--- What you have to do ---
Find the line with "wl_um = 6684" and the line with "peakVddDrop_mv = 0.3602" in the entries below; output exactly those two lines, every line between them, and no others.

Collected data
=-=-=-=-=

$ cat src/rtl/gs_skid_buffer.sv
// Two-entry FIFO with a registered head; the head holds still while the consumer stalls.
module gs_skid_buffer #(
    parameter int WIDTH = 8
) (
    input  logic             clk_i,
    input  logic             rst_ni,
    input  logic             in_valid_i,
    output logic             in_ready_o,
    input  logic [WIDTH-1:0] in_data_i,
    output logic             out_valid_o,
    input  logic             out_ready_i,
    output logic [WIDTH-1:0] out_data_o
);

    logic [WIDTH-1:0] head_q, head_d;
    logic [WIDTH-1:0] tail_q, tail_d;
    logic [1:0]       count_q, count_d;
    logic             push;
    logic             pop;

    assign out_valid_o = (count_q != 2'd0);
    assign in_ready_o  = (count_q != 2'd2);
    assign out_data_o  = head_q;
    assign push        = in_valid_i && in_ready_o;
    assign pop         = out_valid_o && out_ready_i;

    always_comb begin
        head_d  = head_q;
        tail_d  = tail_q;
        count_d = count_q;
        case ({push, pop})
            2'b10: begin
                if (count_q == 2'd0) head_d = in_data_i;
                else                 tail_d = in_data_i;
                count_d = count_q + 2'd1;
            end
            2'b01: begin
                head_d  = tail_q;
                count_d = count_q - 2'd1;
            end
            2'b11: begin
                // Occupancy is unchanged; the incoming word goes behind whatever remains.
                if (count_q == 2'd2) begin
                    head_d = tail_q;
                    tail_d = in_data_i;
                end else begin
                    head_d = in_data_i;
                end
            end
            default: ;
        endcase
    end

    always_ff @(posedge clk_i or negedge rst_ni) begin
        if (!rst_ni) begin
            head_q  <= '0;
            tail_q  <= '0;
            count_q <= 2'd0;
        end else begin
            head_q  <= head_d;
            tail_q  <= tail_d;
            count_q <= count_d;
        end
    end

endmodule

=-=-=-=-=

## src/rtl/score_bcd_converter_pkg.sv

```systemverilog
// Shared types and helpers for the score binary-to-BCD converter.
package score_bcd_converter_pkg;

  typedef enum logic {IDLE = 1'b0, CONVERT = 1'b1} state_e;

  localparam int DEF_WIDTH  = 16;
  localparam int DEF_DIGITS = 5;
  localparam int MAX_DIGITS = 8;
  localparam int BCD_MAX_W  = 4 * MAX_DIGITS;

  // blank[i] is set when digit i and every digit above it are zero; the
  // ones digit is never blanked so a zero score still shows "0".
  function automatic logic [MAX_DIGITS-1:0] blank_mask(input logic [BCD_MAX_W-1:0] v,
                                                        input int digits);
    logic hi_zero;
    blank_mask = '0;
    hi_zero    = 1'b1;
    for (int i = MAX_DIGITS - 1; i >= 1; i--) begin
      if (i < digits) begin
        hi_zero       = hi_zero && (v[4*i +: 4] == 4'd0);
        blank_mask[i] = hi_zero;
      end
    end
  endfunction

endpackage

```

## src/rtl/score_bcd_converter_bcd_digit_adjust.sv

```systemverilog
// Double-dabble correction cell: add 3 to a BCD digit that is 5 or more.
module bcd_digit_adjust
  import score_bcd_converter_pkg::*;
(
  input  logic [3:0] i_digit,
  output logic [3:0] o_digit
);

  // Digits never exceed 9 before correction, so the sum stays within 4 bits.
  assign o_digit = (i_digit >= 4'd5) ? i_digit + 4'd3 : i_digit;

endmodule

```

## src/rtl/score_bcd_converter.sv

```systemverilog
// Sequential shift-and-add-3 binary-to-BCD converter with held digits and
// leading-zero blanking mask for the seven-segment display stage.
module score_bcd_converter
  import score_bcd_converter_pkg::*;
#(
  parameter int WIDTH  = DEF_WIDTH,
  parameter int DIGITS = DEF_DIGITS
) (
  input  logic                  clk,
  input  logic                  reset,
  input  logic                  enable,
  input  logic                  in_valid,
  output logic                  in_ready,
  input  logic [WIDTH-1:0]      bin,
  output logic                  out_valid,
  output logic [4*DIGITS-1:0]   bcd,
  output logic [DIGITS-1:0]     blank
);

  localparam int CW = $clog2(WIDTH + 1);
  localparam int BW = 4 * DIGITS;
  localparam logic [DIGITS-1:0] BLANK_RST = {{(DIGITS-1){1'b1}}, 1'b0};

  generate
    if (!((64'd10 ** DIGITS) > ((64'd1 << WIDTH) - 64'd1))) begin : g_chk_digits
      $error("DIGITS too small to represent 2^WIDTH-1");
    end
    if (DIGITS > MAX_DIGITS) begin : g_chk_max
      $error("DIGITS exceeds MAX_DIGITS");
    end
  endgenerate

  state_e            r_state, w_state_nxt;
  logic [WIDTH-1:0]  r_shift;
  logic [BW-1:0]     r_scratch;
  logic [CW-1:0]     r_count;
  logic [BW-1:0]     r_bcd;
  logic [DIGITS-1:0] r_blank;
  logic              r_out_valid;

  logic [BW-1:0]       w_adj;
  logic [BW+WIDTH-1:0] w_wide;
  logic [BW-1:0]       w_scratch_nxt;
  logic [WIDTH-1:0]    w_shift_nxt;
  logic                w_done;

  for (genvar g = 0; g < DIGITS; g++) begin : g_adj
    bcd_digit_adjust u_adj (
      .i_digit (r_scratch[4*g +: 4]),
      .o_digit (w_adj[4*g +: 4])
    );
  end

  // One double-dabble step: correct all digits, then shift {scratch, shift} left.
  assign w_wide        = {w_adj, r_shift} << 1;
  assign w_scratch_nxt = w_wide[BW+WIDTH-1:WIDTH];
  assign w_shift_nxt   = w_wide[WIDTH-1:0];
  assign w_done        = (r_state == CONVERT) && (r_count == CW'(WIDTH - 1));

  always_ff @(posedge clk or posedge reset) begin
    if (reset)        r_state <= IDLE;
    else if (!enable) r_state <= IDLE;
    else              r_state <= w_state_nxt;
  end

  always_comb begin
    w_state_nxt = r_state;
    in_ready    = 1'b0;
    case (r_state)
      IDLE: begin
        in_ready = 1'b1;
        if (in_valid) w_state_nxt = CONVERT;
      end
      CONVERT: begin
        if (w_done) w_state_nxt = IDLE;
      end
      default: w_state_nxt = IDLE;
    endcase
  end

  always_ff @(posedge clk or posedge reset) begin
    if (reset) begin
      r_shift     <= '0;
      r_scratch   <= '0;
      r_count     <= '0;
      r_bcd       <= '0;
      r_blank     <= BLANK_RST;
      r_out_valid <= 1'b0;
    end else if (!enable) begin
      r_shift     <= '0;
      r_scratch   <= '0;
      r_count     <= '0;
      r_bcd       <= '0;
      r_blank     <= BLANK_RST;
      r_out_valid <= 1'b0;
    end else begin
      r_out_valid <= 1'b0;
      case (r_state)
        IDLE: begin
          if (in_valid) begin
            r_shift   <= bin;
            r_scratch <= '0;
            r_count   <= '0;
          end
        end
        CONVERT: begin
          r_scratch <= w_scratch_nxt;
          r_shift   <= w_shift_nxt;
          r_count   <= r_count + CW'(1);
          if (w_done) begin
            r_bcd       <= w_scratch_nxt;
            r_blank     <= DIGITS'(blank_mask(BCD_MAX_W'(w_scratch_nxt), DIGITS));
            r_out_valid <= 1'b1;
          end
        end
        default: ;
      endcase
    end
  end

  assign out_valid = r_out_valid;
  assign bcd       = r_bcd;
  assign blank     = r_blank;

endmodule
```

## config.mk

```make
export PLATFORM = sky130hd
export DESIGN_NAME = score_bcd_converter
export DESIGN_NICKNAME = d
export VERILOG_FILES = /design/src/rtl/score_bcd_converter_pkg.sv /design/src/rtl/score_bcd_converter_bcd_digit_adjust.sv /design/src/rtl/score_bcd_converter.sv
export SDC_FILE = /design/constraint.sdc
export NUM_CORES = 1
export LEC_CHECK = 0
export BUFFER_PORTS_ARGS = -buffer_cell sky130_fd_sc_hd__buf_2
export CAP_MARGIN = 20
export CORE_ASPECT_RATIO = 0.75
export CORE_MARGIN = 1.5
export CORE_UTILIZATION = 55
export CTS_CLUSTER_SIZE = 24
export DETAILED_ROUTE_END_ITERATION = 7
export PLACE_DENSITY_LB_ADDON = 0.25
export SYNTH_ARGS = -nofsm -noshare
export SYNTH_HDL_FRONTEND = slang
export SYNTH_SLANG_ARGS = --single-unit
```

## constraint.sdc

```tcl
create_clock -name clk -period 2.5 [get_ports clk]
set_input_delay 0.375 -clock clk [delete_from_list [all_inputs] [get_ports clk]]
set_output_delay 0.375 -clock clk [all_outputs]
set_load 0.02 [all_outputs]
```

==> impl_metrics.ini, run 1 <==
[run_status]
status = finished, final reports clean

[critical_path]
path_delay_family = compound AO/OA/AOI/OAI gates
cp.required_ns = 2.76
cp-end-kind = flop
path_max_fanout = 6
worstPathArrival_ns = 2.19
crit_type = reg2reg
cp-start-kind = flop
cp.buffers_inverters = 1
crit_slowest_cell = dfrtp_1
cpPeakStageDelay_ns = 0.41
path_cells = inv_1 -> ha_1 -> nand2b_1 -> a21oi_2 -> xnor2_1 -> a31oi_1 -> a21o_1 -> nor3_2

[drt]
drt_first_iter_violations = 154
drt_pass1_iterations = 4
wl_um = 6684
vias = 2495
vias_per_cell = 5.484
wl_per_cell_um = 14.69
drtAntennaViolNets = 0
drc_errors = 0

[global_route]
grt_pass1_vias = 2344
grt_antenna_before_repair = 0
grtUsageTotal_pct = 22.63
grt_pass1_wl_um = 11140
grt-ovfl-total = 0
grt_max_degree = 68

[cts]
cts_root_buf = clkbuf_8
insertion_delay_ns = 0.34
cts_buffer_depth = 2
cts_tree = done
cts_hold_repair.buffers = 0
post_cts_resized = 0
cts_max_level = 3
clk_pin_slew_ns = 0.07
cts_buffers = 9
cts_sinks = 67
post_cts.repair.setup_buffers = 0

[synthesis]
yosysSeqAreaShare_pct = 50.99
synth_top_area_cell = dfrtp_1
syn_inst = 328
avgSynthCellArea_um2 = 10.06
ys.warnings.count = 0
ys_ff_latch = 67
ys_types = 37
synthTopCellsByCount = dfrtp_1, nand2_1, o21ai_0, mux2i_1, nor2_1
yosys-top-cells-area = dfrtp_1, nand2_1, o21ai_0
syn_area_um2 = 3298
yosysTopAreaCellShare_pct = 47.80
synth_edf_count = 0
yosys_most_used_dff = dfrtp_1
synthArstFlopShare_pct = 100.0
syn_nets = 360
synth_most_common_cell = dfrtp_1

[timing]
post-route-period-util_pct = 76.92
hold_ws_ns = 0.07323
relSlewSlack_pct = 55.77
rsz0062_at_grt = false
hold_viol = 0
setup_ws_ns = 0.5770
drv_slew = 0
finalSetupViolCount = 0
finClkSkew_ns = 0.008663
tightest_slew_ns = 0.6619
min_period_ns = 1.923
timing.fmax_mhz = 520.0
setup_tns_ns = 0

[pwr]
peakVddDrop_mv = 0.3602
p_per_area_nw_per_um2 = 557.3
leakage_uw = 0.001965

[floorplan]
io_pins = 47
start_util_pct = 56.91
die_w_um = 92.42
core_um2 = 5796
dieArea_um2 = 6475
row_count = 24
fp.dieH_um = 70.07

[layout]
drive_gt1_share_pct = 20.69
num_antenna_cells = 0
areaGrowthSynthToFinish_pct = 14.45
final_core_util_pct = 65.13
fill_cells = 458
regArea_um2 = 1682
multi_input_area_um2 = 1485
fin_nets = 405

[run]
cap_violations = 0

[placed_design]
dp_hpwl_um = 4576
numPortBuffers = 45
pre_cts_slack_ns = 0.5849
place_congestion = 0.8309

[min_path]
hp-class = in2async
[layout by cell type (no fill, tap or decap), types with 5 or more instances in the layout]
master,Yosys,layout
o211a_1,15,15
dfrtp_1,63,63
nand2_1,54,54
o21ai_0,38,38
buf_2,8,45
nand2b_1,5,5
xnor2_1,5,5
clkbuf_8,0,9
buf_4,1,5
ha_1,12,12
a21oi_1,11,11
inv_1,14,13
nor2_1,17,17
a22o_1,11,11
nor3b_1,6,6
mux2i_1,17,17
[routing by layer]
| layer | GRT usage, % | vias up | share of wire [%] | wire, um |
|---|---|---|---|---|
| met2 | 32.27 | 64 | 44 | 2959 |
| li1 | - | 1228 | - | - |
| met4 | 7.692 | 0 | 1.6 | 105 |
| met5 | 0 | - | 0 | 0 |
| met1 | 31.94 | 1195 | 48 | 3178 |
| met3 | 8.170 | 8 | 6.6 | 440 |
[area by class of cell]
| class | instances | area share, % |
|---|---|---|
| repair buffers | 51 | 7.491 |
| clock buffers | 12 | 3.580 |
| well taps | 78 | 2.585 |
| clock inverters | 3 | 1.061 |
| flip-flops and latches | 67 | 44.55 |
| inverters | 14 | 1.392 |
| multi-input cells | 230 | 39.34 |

=-=-=-=-=

--- Exercise answer ---
wl_um = 6684
vias = 2495
vias_per_cell = 5.484
wl_per_cell_um = 14.69
drtAntennaViolNets = 0
drc_errors = 0

[global_route]
grt_pass1_vias = 2344
grt_antenna_before_repair = 0
grtUsageTotal_pct = 22.63
grt_pass1_wl_um = 11140
grt-ovfl-total = 0
grt_max_degree = 68

[cts]
cts_root_buf = clkbuf_8
insertion_delay_ns = 0.34
cts_buffer_depth = 2
cts_tree = done
cts_hold_repair.buffers = 0
post_cts_resized = 0
cts_max_level = 3
clk_pin_slew_ns = 0.07
cts_buffers = 9
cts_sinks = 67
post_cts.repair.setup_buffers = 0

[synthesis]
yosysSeqAreaShare_pct = 50.99
synth_top_area_cell = dfrtp_1
syn_inst = 328
avgSynthCellArea_um2 = 10.06
ys.warnings.count = 0
ys_ff_latch = 67
ys_types = 37
synthTopCellsByCount = dfrtp_1, nand2_1, o21ai_0, mux2i_1, nor2_1
yosys-top-cells-area = dfrtp_1, nand2_1, o21ai_0
syn_area_um2 = 3298
yosysTopAreaCellShare_pct = 47.80
synth_edf_count = 0
yosys_most_used_dff = dfrtp_1
synthArstFlopShare_pct = 100.0
syn_nets = 360
synth_most_common_cell = dfrtp_1

[timing]
post-route-period-util_pct = 76.92
hold_ws_ns = 0.07323
relSlewSlack_pct = 55.77
rsz0062_at_grt = false
hold_viol = 0
setup_ws_ns = 0.5770
drv_slew = 0
finalSetupViolCount = 0
finClkSkew_ns = 0.008663
tightest_slew_ns = 0.6619
min_period_ns = 1.923
timing.fmax_mhz = 520.0
setup_tns_ns = 0

[pwr]
peakVddDrop_mv = 0.3602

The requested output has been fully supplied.